Assuming that the system has just been put in operation, this action will be repeated on each cycling of pump 14 and, at some point in time, the water and chemical solution will reach the inlet portion of pump 14 and will be drawn into the pump as indicated by arrows A. The concentration of chemical 22 in the water flowing from pipe 25 will depend upon adjustment of metering valve 24 and the periods of operation of pump 14. Advantageously, chemically treated water will be added via pipe 25 only when pump 14 is running. During the period of retention in well casing 13, oxidation or chelation will be proceeding. By testing the residual chemical in water flow C, the correct setting of metering valve 24 may be determined.
Although FIG. 1 shows a submerged pump, it will be clear that the system of the invention is equally applicable to a well using an external pump and a standpipe disposed in well 10 to a desired depth.
Turning now to FIG. 2, an alternative version of the system of FIG. 1 is shown in which a tank 30 is filled with a concentrated chemical 32 in liquid form.
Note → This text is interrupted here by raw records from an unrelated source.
### src/rtl/dmem_lsu.sv
// Load/store unit bridging the core memory stage to a byte-addressed data memory (sync read, sync write).
// Optional DMEM_LSU_STATS_EN adds saturating load/store/error response counters.
//
// state  | meaning
// IDLE   | ready, no request in flight
// LOAD   | memory returns the word sampled at the accept edge
// STORE  | word write strobe asserted, commits at the next edge
// RMW_RD | old word returned, merged with the store byte
// RMW_WR | merged word write strobe asserted
// RESP   | one-cycle response; a new request may be accepted here
module dmem_lsu #(
  parameter int WORD_WIDTH = 16,
  parameter int ADDR_WIDTH = 12
) (
  input  logic                  clock,
  input  logic                  reset_n,
  input  logic                  in_req_valid,
  output logic                  out_req_ready,
  input  logic                  in_req_write,
  input  logic                  in_req_byte,
  input  logic                  in_req_signed,
  input  logic [ADDR_WIDTH-1:0] in_req_addr,
  input  logic [WORD_WIDTH-1:0] in_req_wdata,
  output logic                  out_rsp_valid,
  output logic [WORD_WIDTH-1:0] out_rsp_rdata,
  output logic                  out_rsp_err,
  output logic [ADDR_WIDTH-1:0] out_mem_addr_rd,
  output logic [ADDR_WIDTH-1:0] out_mem_addr_wr,
  output logic [WORD_WIDTH-1:0] out_mem_word,
  output logic                  out_mem_write_en,
  input  logic [WORD_WIDTH-1:0] in_mem_word
`ifdef DMEM_LSU_STATS_EN
  ,
  output logic [15:0]           out_stat_loads,
  output logic [15:0]           out_stat_stores,
  output logic [15:0]           out_stat_errs
`endif
);

  typedef enum logic [2:0] {IDLE, LOAD, STORE, RMW_RD, RMW_WR, RESP} state_t;

  state_t                  state;
  logic [ADDR_WIDTH-1:0]   addr_q;
  logic [7:0]              wbyte_q;
  logic                    byte_q;
  logic                    signed_q;
  logic                    write_q;
  logic                    misaligned;
  logic [7:0]              lane;
  logic [WORD_WIDTH-1:0]   load_data;
  logic [WORD_WIDTH-1:0]   merge_data;

  assign out_req_ready   = (state == IDLE) || (state == RESP);
  // Memory samples the read address at the accept edge, so it must bypass the request register.
  assign out_mem_addr_rd = out_req_ready ? in_req_addr : addr_q;
  assign misaligned      = !in_req_byte && in_req_addr[0];

  assign lane       = addr_q[0] ? in_mem_word[15:8] : in_mem_word[7:0];
  assign load_data  = byte_q ? {{8{signed_q & lane[7]}}, lane} : in_mem_word;
  assign merge_data = addr_q[0] ? {wbyte_q, in_mem_word[7:0]} : {in_mem_word[15:8], wbyte_q};

  always_ff @(posedge clock or negedge reset_n) begin
    if (!reset_n) begin
      state            <= IDLE;
      addr_q           <= '0;
      wbyte_q          <= '0;
      byte_q           <= 1'b0;
      signed_q         <= 1'b0;
      write_q          <= 1'b0;
      out_rsp_valid    <= 1'b0;
      out_rsp_err      <= 1'b0;
      out_rsp_rdata    <= '0;
      out_mem_write_en <= 1'b0;
      out_mem_word     <= '0;
      out_mem_addr_wr  <= '0;
    end else begin
      out_rsp_valid    <= 1'b0;
      out_rsp_err      <= 1'b0;
      out_rsp_rdata    <= '0;
      out_mem_write_en <= 1'b0;
      case (state)
        IDLE, RESP: begin
          if (in_req_valid) begin
            addr_q   <= in_req_addr;
            wbyte_q  <= in_req_wdata[7:0];
            byte_q   <= in_req_byte;
            signed_q <= in_req_signed;
            write_q  <= in_req_write;
            if (misaligned) begin
              state         <= RESP;
              out_rsp_valid <= 1'b1;
              out_rsp_err   <= 1'b1;
            end else if (!in_req_write) begin
              state <= LOAD;
            end else if (in_req_byte) begin
              state <= RMW_RD;
            end else begin
              state            <= STORE;
              out_mem_write_en <= 1'b1;
              out_mem_addr_wr  <= in_req_addr;
              out_mem_word     <= in_req_wdata;
            end
          end else begin
            state <= IDLE;
          end
        end
        LOAD: begin
          state         <= RESP;
          out_rsp_valid <= 1'b1;
          out_rsp_rdata <= load_data;
        end
        STORE: begin
          state         <= RESP;
          out_rsp_valid <= 1'b1;
        end
        RMW_RD: begin
          state            <= RMW_WR;
          out_mem_write_en <= 1'b1;
          out_mem_addr_wr  <= addr_q;
          out_mem_word     <= merge_data;
        end
        RMW_WR: begin
          state         <= RESP;
          out_rsp_valid <= 1'b1;
        end
        default: state <= IDLE;
      endcase
    end
  end

`ifdef DMEM_LSU_STATS_EN
  // Counted while the response is presented; write_q still describes that response here.
  always_ff @(posedge clock or negedge reset_n) begin
    if (!reset_n) begin
      out_stat_loads  <= '0;
      out_stat_stores <= '0;
      out_stat_errs   <= '0;
    end else if (out_rsp_valid) begin
      if (out_rsp_err) begin
        if (out_stat_errs != 16'hFFFF) out_stat_errs <= out_stat_errs + 16'd1;
      end else if (write_q) begin
        if (out_stat_stores != 16'hFFFF) out_stat_stores <= out_stat_stores + 16'd1;
      end else begin
        if (out_stat_loads != 16'hFFFF) out_stat_loads <= out_stat_loads + 16'd1;
      end
    end
  end
`endif

endmodule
A small electrically operated pump 36 is connected to operate when pump 14 of FIG. 1 is operating. This will feed the chemical concentrate 32 via metering valve 33 to mixing chamber 34. Well water E enters chamber 34 via pipe 18 as previously described and mixes with concentrate 32 entering chamber 34 as shown by arrow G. The diluted mixture is fed as indicated by arrow H to pipe 23 and via metering valve 24 into well casing 13.
It is also possible to provide a system as described with respect to FIG. 2 without requiring a separate electrically operated pump 36. As shown in the schematic diagram of FIG. 3, a pump 40 is operated by an in-line turbine system 41. When pump 14 is in operation, the water flow shown by arrow B turns turbine rotor 42 thereby operating pump 40. Concentrate 32 is pumped into mixing chamber 34 (arrow G) and there mixes with the water flowing from well 10 as indicated by arrows D and F. The water-concentrate solution is then injected into casing 13 via metering valve 24 as indicated by arrow H.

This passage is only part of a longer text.